Sunday, 10 May 2009

A thorny issue

At the allotment this morning, with finishing touches going onto the frame of the polytunnel courtesy of Polytunnel Maestro Andy, I occupied myself by watering, (using our new 30 metre hosepipe. Very exciting! Like wrestling with a green spitting snake!), hoeing the whole plot to keep the weeds at bay and planting out some of the many, many strawberry plants I've been growing on in the greenhouse. They've all got flowers and some have even got tiny, baby strawberries on them. I am secretly getting rather excited about having enough strawberries this year to make my own jam as well as eating for pudding and making icecream as we did last year.

Anyway, in order to utilise the even decreasing space on our plot, the strawberry plants were being planted in rows in the gaps between the raspberries. Whilst I was on my hands and knees in what is now officially the 'soft fruit garden', I crawled under the blackberry bush which is growing to marvellous proportions, in order to weed it.

And the bugger got me! There I was, scrabbling about, doing it a favour by tidying up its bed and it embedded a very long thorn deep into the tip of the index finger of my right hand.

'Ouch-kibibble!' I said, or words to that effect and maybe louder.
Andy investigated the injury. 'That's gone in quite a long way, hasn't it?' he said.
'Yes,' I squeaked, because by now I had watery eyes and my finger was throbbing as though it had been hit by a hammer.
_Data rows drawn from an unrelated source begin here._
$ cat config.mk
export PLATFORM = sky130hd
export DESIGN_NAME = minsoc_rst_seq
export DESIGN_NICKNAME = d
export VERILOG_FILES = /design/src/rtl/minsoc_rst_seq.sv
export SDC_FILE = /design/constraint.sdc
export NUM_CORES = 1
export LEC_CHECK = 0
export ABC_AREA = 1
export BUFFER_PORTS_ARGS = -buffer_cell sky130_fd_sc_hd__buf_4
export CELL_PAD_IN_SITES_DETAIL_PLACEMENT = 0
export CELL_PAD_IN_SITES_GLOBAL_PLACEMENT = 2
export CORE_MARGIN = 4
export CORE_UTILIZATION = 35
export DETAILED_ROUTE_END_ITERATION = 16
export PLACE_DENSITY = 0.79
export SLEW_MARGIN = 20
export SYNTH_ARGS = -nofsm -noshare
export SYNTH_HDL_FRONTEND = slang
export SYNTH_SLANG_ARGS = --single-unit
$ cat constraint.sdc
create_clock -name clk_i -period 1.47 [get_ports clk_i]
set_input_delay 0.441 -clock clk_i [delete_from_list [all_inputs] [get_ports clk_i]]
set_output_delay 0.441 -clock clk_i [all_outputs]
set_load 0.05 [all_outputs]
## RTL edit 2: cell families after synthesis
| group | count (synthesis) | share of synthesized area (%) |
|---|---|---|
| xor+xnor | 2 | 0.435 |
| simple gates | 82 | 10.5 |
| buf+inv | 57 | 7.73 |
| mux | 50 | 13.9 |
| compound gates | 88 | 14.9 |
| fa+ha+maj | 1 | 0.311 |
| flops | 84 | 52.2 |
## config.mk

```make
export PLATFORM = sky130hd
export DESIGN_NAME = fetch_sequencer
export DESIGN_NICKNAME = d
export VERILOG_FILES = /design/src/rtl/fetch_sequencer.sv
export SDC_FILE = /design/constraint.sdc
export NUM_CORES = 1
export LEC_CHECK = 0
export ABC_AREA = 1
export CORE_MARGIN = 8
export CORE_UTILIZATION = 35
export DETAILED_ROUTE_END_ITERATION = 7
export PLACE_DENSITY = 0.62
export SLEW_MARGIN = 5
export SYNTH_ARGS = -nofsm -noshare
export SYNTH_HDL_FRONTEND = slang
export SYNTH_SLANG_ARGS = --single-unit
```

## constraint.sdc

```tcl
create_clock -name clk -period 1.7 [get_ports clk]
set_input_delay 0.255 -clock clk [delete_from_list [all_inputs] [get_ports clk]]
set_output_delay 0.255 -clock clk [all_outputs]
set_load 0.01 [all_outputs]
```

## src/rtl/fetch_sequencer.sv

```systemverilog
// fetch_sequencer: two-phase (fetch/execute) instruction sequencer.
// Holds the program counter, the latched opcode/operand and the ALU flags,
// and forms the microcode address {instr, c_flag, z_flag, phase}.
// Control-word bits (inc_pc, load_pc, load_flags) act in either phase.
// enable is a plain advance strobe: when low every register holds.

module fetch_sequencer (
    input  logic        clk,
    input  logic        reset,
    input  logic        enable,
    input  logic [7:0]  prog_byte,
    input  logic        inc_pc,
    input  logic        load_pc,
    input  logic        load_flags,
    input  logic        alu_carry,
    input  logic        alu_zero,
    output logic [11:0] pc,
    output logic [3:0]  instr,
    output logic [3:0]  oprnd,
    output logic        phase,
    output logic        c_flag,
    output logic        z_flag,
    output logic [6:0]  ucode_addr
);

    typedef enum logic {
        PH_FETCH = 1'b0,
        PH_EXEC  = 1'b1
    } phase_t;

    phase_t      r_phase;
    phase_t      w_phase_next;
    logic [11:0] r_pc;
    logic [11:0] w_pc_next;
    logic [3:0]  r_instr;
    logic [3:0]  r_oprnd;
    logic        r_c_flag;
    logic        r_z_flag;

    // Phase state register: reset wins over enable; holds while disabled.
    always_ff @(posedge clk) begin
        if (reset) begin
            r_phase <= PH_FETCH;
        end else if (enable) begin
            r_phase <= w_phase_next;
        end
    end

    // Next phase: strict fetch/execute alternation on every enabled clock.
    always_comb begin
        w_phase_next = PH_FETCH;
        case (r_phase)
            PH_FETCH: w_phase_next = PH_EXEC;
            PH_EXEC:  w_phase_next = PH_FETCH;
            default:  w_phase_next = PH_FETCH;
        endcase
    end

    // Next pc: jump target (old operand high, byte at pc low) beats increment.
    always_comb begin
        w_pc_next = r_pc;
        if (load_pc) begin
            w_pc_next = {r_oprnd, prog_byte};
        end else if (inc_pc) begin
            w_pc_next = r_pc + 12'd1;
        end
    end

    // Datapath registers: pc, fetched instruction and ALU flags.
    always_ff @(posedge clk) begin
        if (reset) begin
            r_pc     <= 12'h000;
            r_instr  <= 4'h0;
            r_oprnd  <= 4'h0;
            r_c_flag <= 1'b0;
            r_z_flag <= 1'b0;
        end else if (enable) begin
            r_pc <= w_pc_next;
            if (r_phase == PH_FETCH) begin
                r_instr <= prog_byte[7:4];
                r_oprnd <= prog_byte[3:0];
            end
            if (load_flags) begin
                r_c_flag <= alu_carry;
                r_z_flag <= alu_zero;
            end
        end
    end

    // Output drive and microcode address assembly.
    always_comb begin
        pc         = r_pc;
        instr      = r_instr;
        oprnd      = r_oprnd;
        phase      = (r_phase == PH_EXEC);
        c_flag     = r_c_flag;
        z_flag     = r_z_flag;
        ucode_addr = {r_instr, r_c_flag, r_z_flag, phase};
    end

endmodule

```

==> impl_metrics.tcl <==
set metrics [dict create \
    outcome "finished, final reports clean" \
    syn_to_final_growth_pct 39.8 \
    final_common_cell "clkdlybuf4s50_1" \
    cts_buffers 3 \
    leakagePower_uw 0.000655 \
    max_freq_mhz 616 \
    die_x_um 76.1 \
    synth_top_area_frac 0.365 \
    vias 1304 \
    fill_cells 359 \
    place_area_mm2 0.00174 \
    hold_viol 0 \
    cts_setup_buffers 0 \
    first_pass_iters 5 \
    rsz0062_at_grt "no" \
    grt_pass1_vias 1317 \
    synth_xor_area_frac 0 \
    clockRootBuffer "clkbuf_4" \
    ir_drop_uv 256 \
    start_util 0.356 \
    grt_pass1_wl_um 6150 \
    setup_viol 0 \
    detail_route.vias_per_cell 4.79 \
    critPathMaxStageDelay_ps 600 \
    cts_resized 0 \
    path_cells "clkdlybuf4s50_1" \
    synth_top_family_by_area "simple AND/OR/NAND/NOR gates" \
    cts_tree "built" \
    nNetsFinal 242 \
    synth_simple_gate_area_share 0.298 \
    die_height_um 76.1 \
    drt_iter0_drc 85 \
    drive_gt1_frac 0.107 \
    postRouteAntennaNets 0 \
    netlist_area_mm2 0.00126 \
    layout_common_cells "45 x clkdlybuf4s50_1, 44 x nand2_1, 23 x dfxtp_1" \
    dp_hpwl_um 2720 \
    synth.distinct_cells 28 \
    fin_tns_setup_ps 0 \
    synth-compound-area-share 0.195 \
    gp_congestion 0.852 \
    io_buffers 45 \
    yosys.area.top_type "dfxtp_1" \
    cts_sinks 23 \
    synth-async-reset-ratio 0 \
    cp_slowest_cell "clkdlybuf4s50_1" \
    cp-start-kind "flop" \
    ctsHoldBuffers 0 \
    path_class "reg -> out" \
    clk_pin_slew_ps 130 \
    gr-total-overflow 0 \
    globalRouteTotalUtil 0.125 \
    fin_crit_sh 0.955 \
    hp-start "instr[2]" \
    fin_crit_ps 1620 \
    drc 0 \
    tightest_slew_ps 336 \
    maxCapViolations 0 \
    ys_dominant_reg_cell "dfxtp_1" \
    power_density_mw_per_mm2 660 \
    design_area_mm2 0.00177 \
    post-route-util 0.497 \
    slew_headroom 0.775 \
    r2r-start "pc[0]" \
    synth_mux_area_frac 0 \
    antenna_found_initial 0 \
    endpoint_kind "primary output" \
    clock_path_buffers 2 \
    ios 46 \
    clk_latency_ps 310 \
    dieArea_mm2 0.00579 \
    hp-class "reg -> reg" \
    synth_edf_count 0 \
    grt_max_degree 14 \
    cp-startpoint "pc[7]" \
    crit_family "buffers and inverters" \
    multi_input_area_um2 636 \
    core-area_mm2 0.00355 \
    path_max_fanout 6 \
    syn_nets 199 \
    path_buf_inv 1 \
    skew_ps 5.10 \
    seqCellArea_um2 460 \
    synth-seq-cells 23 \
    htree_levels 1 \
    slew_violations 0 \
    wl_um 3530 \
    n_antenna_cell 0 \
    synthTopCellsByArea "dfxtp_1 36%, nand2_1 13%, a21oi_1 7.9%" \
    fp-row-count 22 \
    report.power.total_uw 1170 \
    required_ps 1440 \
    syn_inst 182 \
    wl_per_cell_um 13.0 \
    syn_avg_cell_area_um2 6.94 \
    synthAdderAreaFrac 0.00991 \
    seq_area_frac_synth 0.365 \
    worstPathArrival_ps 1370 \
    yosysWarningCount 0 \
]
synthesized netlist by cell type (3+ instances only):
| library cell | number |
|---|---|
| o21ai_0 | 5 |
| buf_4 | 7 |
| nand2_1 | 44 |
| nand4_1 | 3 |
| nor3_1 | 3 |
| nor2_1 | 20 |
| nor2_2 | 3 |
| nand3_1 | 10 |
| a211oi_1 | 6 |
| a21oi_1 | 20 |
| inv_1 | 16 |
| dfxtp_1 | 23 |
path summary, 6_finish.rpt:
check	to	slack, ps	cells after the start
setup / recovery	pc[7]	80	1
hold / removal	instr[2]	480	2
setup reg to reg	pc[10]	290	8
hold reg to reg	instr[2]	480	2
power by group:
part           switching (uW)  internal, uW
Clock                     172          88.0
Sequential               32.2           574
Combinational             141           159
Total                     345           820
layer usage:
layer	vias to the layer above	global-route usage	routed length, um
met5	-	0	0
met4	0	0.0596	63
met3	6	0.0318	187
met2	39	0.194	1640
met1	590	0.156	1630
li1	669	-	-
state kept, by name, indices dropped and copies added (netlist names):
name / flops
pc: 12
c_flag: 1
z_flag: 1
oprnd: 4
instr: 4
phase: 1
logic make-up (layout without fill, tap and decap cells):
family	Yosys count	in the layout
AO/OA/AOI/OAI	39	39
adder cells (fa/ha/maj)	1	1
buffers and inverters	32	74
flip-flops	23	23
AND/OR/NAND/NOR	87	87
layout make-up:
type	count	share of cell area
multi-input combinational	127	0.360
timing repair buffer	51	0.288
sequential	23	0.261
inverter	19	0.0418
tap	48	0.0340
clock buffer	3	0.0128
clock inverter	1	0.00283
through the flow:
stage / hold WS [ps] / setup WS (ps) / cells
2_1_floorplan: 328 / 426 / 182
3_3_place_gp: 463 / 128 / 268
3_5_place_dp: 469 / 80.1 / 268
4_1_cts: 487 / 79.9 / 272
5_1_grt: 480 / 10.9 / 272
6_report: 482 / 76.7 / 272
(Power assumes the default switching activity.)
We went home. I thought, I'm glad my dad isn't around to see this. He'd have me in an arm lock by now, gouging a two inch hole in the end of my finger with a sewing needle. I don't know why, but my dad enjoyed rooting out splinters and thorns and given that he was a carpenter joiner by trade and we grew up on my grandparents market garden farm which was rife with thorny fruit bushes, he had ample opportunities to indulge his whim. My siblings and I grew wise to this habit early on and soon learned never to divulge any splinters of thorns we suffered, sneaking to mum who dealt with them far more gently (her whim was ripping plasters off your knees).
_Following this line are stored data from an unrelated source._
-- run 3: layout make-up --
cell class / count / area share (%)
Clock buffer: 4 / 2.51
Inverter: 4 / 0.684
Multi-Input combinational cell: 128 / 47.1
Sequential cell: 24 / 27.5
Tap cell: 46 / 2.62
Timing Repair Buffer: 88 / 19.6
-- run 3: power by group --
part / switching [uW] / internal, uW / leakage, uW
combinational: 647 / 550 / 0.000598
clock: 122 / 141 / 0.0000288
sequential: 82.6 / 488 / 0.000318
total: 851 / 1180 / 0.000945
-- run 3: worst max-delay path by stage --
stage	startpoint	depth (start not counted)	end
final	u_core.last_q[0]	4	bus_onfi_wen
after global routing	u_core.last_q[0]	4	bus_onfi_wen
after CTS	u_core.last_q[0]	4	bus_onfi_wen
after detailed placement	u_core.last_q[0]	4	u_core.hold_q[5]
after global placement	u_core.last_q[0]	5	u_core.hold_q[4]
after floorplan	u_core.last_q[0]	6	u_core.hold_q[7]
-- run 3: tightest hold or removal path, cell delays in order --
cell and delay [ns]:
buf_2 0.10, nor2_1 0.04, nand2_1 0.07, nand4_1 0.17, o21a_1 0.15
`config.mk`:
```
export PLATFORM = sky130hd
export DESIGN_NAME = miriscv_instr_queue
export DESIGN_NICKNAME = d
export VERILOG_FILES = /design/src/rtl/miriscv_pkg.sv /design/src/rtl/miriscv_instr_queue.sv
export SDC_FILE = /design/constraint.sdc
export NUM_CORES = 1
export LEC_CHECK = 0
export BUFFER_PORTS_ARGS = -buffer_cell sky130_fd_sc_hd__buf_2
export CORE_MARGIN = 2
export CORE_UTILIZATION = 30
export CTS_CLUSTER_SIZE = 16
export DETAILED_ROUTE_END_ITERATION = 8
export PLACE_DENSITY = 0.45
export SLEW_MARGIN = 10
export SYNTH_ARGS = -nofsm -noshare
export SYNTH_HDL_FRONTEND = slang
export SYNTH_SLANG_ARGS = --single-unit
```
`constraint.sdc`:
```
create_clock -name clk_i -period 2.56 [get_ports clk_i]
set_clock_uncertainty 0.15 [all_clocks]
set_input_delay 0.512 -clock clk_i [delete_from_list [all_inputs] [get_ports clk_i]]
set_output_delay 0.512 -clock clk_i [all_outputs]
set_load 0.01 [all_outputs]
```
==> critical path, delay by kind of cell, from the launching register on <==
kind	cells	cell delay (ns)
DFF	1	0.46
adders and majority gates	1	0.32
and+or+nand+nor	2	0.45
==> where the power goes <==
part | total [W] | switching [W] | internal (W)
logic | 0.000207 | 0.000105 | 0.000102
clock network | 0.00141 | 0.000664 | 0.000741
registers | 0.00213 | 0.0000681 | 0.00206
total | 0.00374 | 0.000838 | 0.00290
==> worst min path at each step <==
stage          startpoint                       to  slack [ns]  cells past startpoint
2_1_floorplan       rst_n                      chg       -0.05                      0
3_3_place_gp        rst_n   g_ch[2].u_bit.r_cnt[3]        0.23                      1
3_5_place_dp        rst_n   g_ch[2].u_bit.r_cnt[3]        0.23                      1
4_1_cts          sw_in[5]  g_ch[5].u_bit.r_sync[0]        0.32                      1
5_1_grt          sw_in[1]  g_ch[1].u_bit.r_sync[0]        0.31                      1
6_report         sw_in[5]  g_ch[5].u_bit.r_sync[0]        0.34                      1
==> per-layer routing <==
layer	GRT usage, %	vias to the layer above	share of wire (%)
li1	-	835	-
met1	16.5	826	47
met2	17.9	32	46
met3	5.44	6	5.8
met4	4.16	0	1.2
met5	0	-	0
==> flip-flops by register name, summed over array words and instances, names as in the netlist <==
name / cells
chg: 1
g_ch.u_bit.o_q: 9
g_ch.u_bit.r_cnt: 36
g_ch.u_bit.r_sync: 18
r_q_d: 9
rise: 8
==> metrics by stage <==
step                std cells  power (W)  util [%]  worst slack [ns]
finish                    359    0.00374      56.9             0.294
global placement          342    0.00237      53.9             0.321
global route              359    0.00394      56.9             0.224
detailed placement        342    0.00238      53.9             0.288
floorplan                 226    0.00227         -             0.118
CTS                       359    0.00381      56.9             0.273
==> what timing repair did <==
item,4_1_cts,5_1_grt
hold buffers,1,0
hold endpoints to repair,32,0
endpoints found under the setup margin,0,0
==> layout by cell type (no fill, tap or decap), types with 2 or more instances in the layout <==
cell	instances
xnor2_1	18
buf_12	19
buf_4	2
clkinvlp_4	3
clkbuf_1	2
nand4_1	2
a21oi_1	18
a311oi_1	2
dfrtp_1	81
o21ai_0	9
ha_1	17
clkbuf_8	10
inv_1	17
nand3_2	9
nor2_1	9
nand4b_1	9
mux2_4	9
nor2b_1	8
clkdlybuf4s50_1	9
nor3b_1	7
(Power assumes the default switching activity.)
`config.mk`:
```
export PLATFORM = sky130hd
export DESIGN_NAME = fwd_store_buffer
export DESIGN_NICKNAME = d
export VERILOG_FILES = /design/src/rtl/fwd_store_buffer.sv
export SDC_FILE = /design/constraint.sdc
export NUM_CORES = 1
export LEC_CHECK = 0
export BUFFER_PORTS_ARGS = -buffer_cell sky130_fd_sc_hd__clkbuf_2
export CELL_PAD_IN_SITES_DETAIL_PLACEMENT = 1
export CELL_PAD_IN_SITES_GLOBAL_PLACEMENT = 2
export CORE_ASPECT_RATIO = 0.5
export CORE_MARGIN = 2
export CORE_UTILIZATION = 42
export DETAILED_ROUTE_END_ITERATION = 10
export MAX_ROUTING_LAYER = met4
export PLACE_DENSITY_LB_ADDON = 0.1
export SLEW_MARGIN = 20
export SYNTH_ARGS = -nofsm -noshare
export SYNTH_HDL_FRONTEND = slang
export SYNTH_SLANG_ARGS = --single-unit
```
`constraint.sdc`:
```
create_clock -name clk -period 8.9 [get_ports clk]
set_input_delay 0.445 -clock clk [delete_from_list [all_inputs] [get_ports clk]]
set_output_delay 0.445 -clock clk [all_outputs]
set_load 0.03 [all_outputs]
```
==> src/rtl/qspi_host_if.sv <==
// Request/response handshake and QSPI pad bundle for qspi_host.
// master: the host controller side. slave: the requester / pad side.
interface qspi_host_if;
  logic        req_valid_i;
  logic        req_ready_o;
  logic [7:0]  req_cmd_i;
  logic        req_addr_en_i;
  logic [31:0] req_addr_i;
  logic [4:0]  req_dummy_i;
  logic        req_write_i;
  logic [2:0]  req_nbytes_i;
  logic [31:0] req_wdata_i;
  logic        rsp_valid_o;
  logic [31:0] rsp_rdata_o;
  logic        spi_sck_o;
  logic        spi_cs_o;
  logic [3:0]  spi_io_o;
  logic        spi_io_oe;
  logic [3:0]  spi_io_i;

  modport master (
    input  req_valid_i, req_cmd_i, req_addr_en_i, req_addr_i, req_dummy_i,
           req_write_i, req_nbytes_i, req_wdata_i, spi_io_i,
    output req_ready_o, rsp_valid_o, rsp_rdata_o, spi_sck_o, spi_cs_o,
           spi_io_o, spi_io_oe
  );

  modport slave (
    output req_valid_i, req_cmd_i, req_addr_en_i, req_addr_i, req_dummy_i,
           req_write_i, req_nbytes_i, req_wdata_i, spi_io_i,
    input  req_ready_o, rsp_valid_o, rsp_rdata_o, spi_sck_o, spi_cs_o,
           spi_io_o, spi_io_oe
  );
endinterface
**src/rtl/seg7_pkg.sv**
```systemverilog
// Shared types and constants for the seven-segment scan driver.
// Segment vectors are {g,f,e,d,c,b,a}, active-low.
package seg7_pkg;

  localparam int N_DIGITS = 4;

  typedef logic [6:0] seg_t;

  localparam seg_t SEG_BLANK = 7'b1111111;
  localparam logic [N_DIGITS-1:0] AN_OFF = 4'b1111;

  localparam seg_t SEG_HEX [16] = '{
    7'b1000000,  // 0
    7'b1111001,  // 1
    7'b0100100,  // 2
    7'b0110000,  // 3
    7'b0011001,  // 4
    7'b0010010,  // 5
    7'b0000010,  // 6
    7'b1111000,  // 7
    7'b0000000,  // 8
    7'b0010000,  // 9
    7'b0001000,  // A
    7'b0000011,  // b
    7'b1000110,  // C
    7'b0100001,  // d
    7'b0000110,  // E
    7'b0001110   // F
  };

endpackage

```
**src/rtl/hex_to_seg7.sv**
```systemverilog
// Combinational hex nibble to active-low seven-segment decoder.
module hex_to_seg7
  import seg7_pkg::*;
(
  input  logic [3:0] nib,
  output seg_t       seg
);

  assign seg = SEG_HEX[nib];

endmodule

```
**src/rtl/seg7_scan.sv**
```systemverilog
// Four-digit multiplexed hex display driver with a double-buffered value.
// The display register only reloads on the 3->0 index wrap, so a frame never mixes values.
module seg7_scan
  import seg7_pkg::*;
#(
  parameter int REFRESH_DIV = 50000,
  parameter bit BLANK_LZ    = 1'b1
) (
  input  logic                clk,
  input  logic                rst_n,
  input  logic [15:0]         in_data,
  input  logic [N_DIGITS-1:0] in_dp,
  input  logic                in_load,
  output seg_t                out_seg,
  output logic                out_dp,
  output logic [N_DIGITS-1:0] out_an,
  output logic                out_tick
);

  localparam int CNT_W = $clog2(REFRESH_DIV);
  localparam logic [CNT_W-1:0] CNT_LAST = CNT_W'(REFRESH_DIV - 1);

  logic [CNT_W-1:0]    cnt;
  logic [1:0]          idx;
  logic                adv;
  logic [15:0]         pend_data;
  logic [N_DIGITS-1:0] pend_dp;
  logic [15:0]         disp_data;
  logic [N_DIGITS-1:0] disp_dp;

  logic                term;
  logic                blank;
  logic [3:0]          nib;
  logic [N_DIGITS-1:0] an_sel;
  seg_t                seg_dec;

  // Outputs are built from the pre-edge index, so each slot appears one edge
  // after the index register moves and lasts exactly REFRESH_DIV cycles.
  always_comb begin
    term   = (cnt == CNT_LAST);
    nib    = disp_data[{idx, 2'b00} +: 4];
    an_sel = ~(4'b0001 << idx);
    blank  = 1'b0;
    if (BLANK_LZ) begin
      case (idx)
        2'd1:    blank = (disp_data[15:4]  == 12'h000);
        2'd2:    blank = (disp_data[15:8]  == 8'h00);
        2'd3:    blank = (disp_data[15:12] == 4'h0);
        default: blank = 1'b0;
      endcase
    end
  end

  hex_to_seg7 u_dec (
    .nib (nib),
    .seg (seg_dec)
  );

  always_ff @(posedge clk) begin
    if (!rst_n) begin
      cnt       <= '0;
      idx       <= '0;
      adv       <= 1'b0;
      pend_data <= '0;
      pend_dp   <= '0;
      disp_data <= '0;
      disp_dp   <= '0;
      out_an    <= AN_OFF;
      out_seg   <= SEG_BLANK;
      out_dp    <= 1'b1;
      out_tick  <= 1'b0;
    end else begin
      cnt      <= term ? '0 : cnt + 1'b1;
      adv      <= term;
      out_tick <= adv;
      if (term) idx <= idx + 2'd1;
      if (in_load) begin
        pend_data <= in_data;
        pend_dp   <= in_dp;
      end
      // On the wrap edge the display takes the pending value from before this edge.
      if (term && idx == 2'd3) begin
        disp_data <= pend_data;
        disp_dp   <= pend_dp;
      end
      if (blank) begin
        out_an  <= AN_OFF;
        out_seg <= SEG_BLANK;
        out_dp  <= 1'b1;
      end else begin
        out_an  <= an_sel;
        out_seg <= seg_dec;
        out_dp  <= ~disp_dp[idx];
      end
    end
  end

endmodule

```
Anyway, I had to get this thorn out because aside from the usual worry of my hand going gangrenous and dropping off when things like this happen, it b****y well hurt. My fear of losing bits of myself also stems from a childhood memory. My paternal grandfather, Grandad Hank, who always greeted us with a 'What-ho, chaps!', cut his thumb off whilst using a saw-bench in his workshop. He was cutting logs and instead of moving both thumbs as he guided the log through the saw, he moved only one and only realised the other had vanquished at the teeth of the spinning blade when he went to collect the newly-sawn log at the other end of the bench. Apparently, he wandered indoors and said something like 'What-ho chaps, I appear to have sawn off a thumb.' One of his six children was duly dispatched to the workshop in order to retrieve lost thumb and Grandad Hank was dashed to hospital where an attempt was made to re-attach it to his hand

Pretty good for the 1950's I thought, when this tale was relayed to me. Only it wasn't that good because thumb didn't take and was removed. (Presumably not with a sawbench this time.)
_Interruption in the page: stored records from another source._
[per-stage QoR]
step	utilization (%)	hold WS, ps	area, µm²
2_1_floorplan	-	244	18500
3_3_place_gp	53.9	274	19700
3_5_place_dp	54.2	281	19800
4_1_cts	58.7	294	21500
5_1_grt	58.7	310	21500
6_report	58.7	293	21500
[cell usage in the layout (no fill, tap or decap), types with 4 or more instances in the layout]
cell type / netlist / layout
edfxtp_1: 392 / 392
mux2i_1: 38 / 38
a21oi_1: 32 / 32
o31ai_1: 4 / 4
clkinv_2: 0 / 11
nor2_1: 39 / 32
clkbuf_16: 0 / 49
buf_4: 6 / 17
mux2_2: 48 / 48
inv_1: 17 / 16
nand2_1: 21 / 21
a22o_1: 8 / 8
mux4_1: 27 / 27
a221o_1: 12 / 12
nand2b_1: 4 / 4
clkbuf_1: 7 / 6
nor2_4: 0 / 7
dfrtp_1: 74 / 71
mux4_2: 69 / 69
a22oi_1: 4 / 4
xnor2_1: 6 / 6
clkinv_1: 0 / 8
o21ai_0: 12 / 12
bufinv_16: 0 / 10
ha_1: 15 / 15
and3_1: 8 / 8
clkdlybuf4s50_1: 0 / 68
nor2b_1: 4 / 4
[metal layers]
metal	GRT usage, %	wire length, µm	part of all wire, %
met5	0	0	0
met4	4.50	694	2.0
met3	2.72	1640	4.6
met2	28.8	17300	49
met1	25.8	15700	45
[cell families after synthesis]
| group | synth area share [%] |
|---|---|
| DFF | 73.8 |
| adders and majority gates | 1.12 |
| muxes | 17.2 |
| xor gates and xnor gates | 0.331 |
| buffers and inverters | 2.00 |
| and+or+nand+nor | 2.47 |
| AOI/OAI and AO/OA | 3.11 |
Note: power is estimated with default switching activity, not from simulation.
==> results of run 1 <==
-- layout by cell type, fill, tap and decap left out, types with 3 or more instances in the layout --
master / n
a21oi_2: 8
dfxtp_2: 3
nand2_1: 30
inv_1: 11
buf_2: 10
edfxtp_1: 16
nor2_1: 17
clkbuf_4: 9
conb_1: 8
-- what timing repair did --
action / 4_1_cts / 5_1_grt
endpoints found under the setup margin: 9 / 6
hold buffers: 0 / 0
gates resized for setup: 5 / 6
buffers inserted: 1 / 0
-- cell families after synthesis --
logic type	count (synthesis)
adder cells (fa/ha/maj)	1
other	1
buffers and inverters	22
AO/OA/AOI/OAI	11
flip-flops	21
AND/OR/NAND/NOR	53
<file path="config.mk">
export PLATFORM = sky130hd
export DESIGN_NAME = memlcd_spi_engine
export DESIGN_NICKNAME = d
export VERILOG_FILES = /design/src/rtl/memlcd_spi_engine_pkg.sv /design/src/rtl/memlcd_spi_engine_bit_shifter.sv /design/src/rtl/memlcd_spi_engine.sv
export SDC_FILE = /design/constraint.sdc
export NUM_CORES = 1
export LEC_CHECK = 0
export BUFFER_PORTS_ARGS = -buffer_cell sky130_fd_sc_hd__buf_4
export CAP_MARGIN = 20
export CELL_PAD_IN_SITES_DETAIL_PLACEMENT = 0
export CELL_PAD_IN_SITES_GLOBAL_PLACEMENT = 1
export CORE_MARGIN = 2
export CORE_UTILIZATION = 26
export DETAILED_ROUTE_END_ITERATION = 6
export PLACE_DENSITY = 0.55
export SLEW_MARGIN = 5
export SYNTH_ARGS = -nofsm -noshare
export SYNTH_HDL_FRONTEND = slang
export SYNTH_HIERARCHICAL = 1
export SYNTH_SLANG_ARGS = --single-unit
export TNS_END_PERCENT = 1
</file>
<file path="constraint.sdc">
create_clock -name clk -period 3.81 [get_ports clk]
set_input_delay 0.762 -clock clk [delete_from_list [all_inputs] [get_ports clk]]
set_output_delay 0.762 -clock clk [all_outputs]
set_load 0.005 [all_outputs]
</file>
Grandad Hank later went on to develop diabetes. Only he didn't know this and an injury to his big toe, which he treated with Germoline (Germoline was Grandad Hank's cure-all), resulted in him having a double leg amputation about a year later. It was all very tragic for such an active man, God bless him.

You see what can happen when you don't deal with these things promptly???

Anyway, armed with a needle and a pair of tweezers, I began the task of extracting the thorn from my finger. It was tricky on many levels. Mostly in that I am strongly right-handed (unlike my dad and my daughter, both ambidextrous) which meant I had to wield the needle and tweezers with my left hand. I squeezed, I poked, I prodded. My finger got sorer and sorer. There was a lot of faffing about and very poor language given I am an English Lit graduate.

And do you know what I ended up doing? I ended up gouging a hole in the end of my finger, just like my dad would have done.

Which just goes to show that despite what we think, sometimes our parents do know what's best.

And now I am off to create Andy's birthday cake! (Which is going to be chocolate, basically).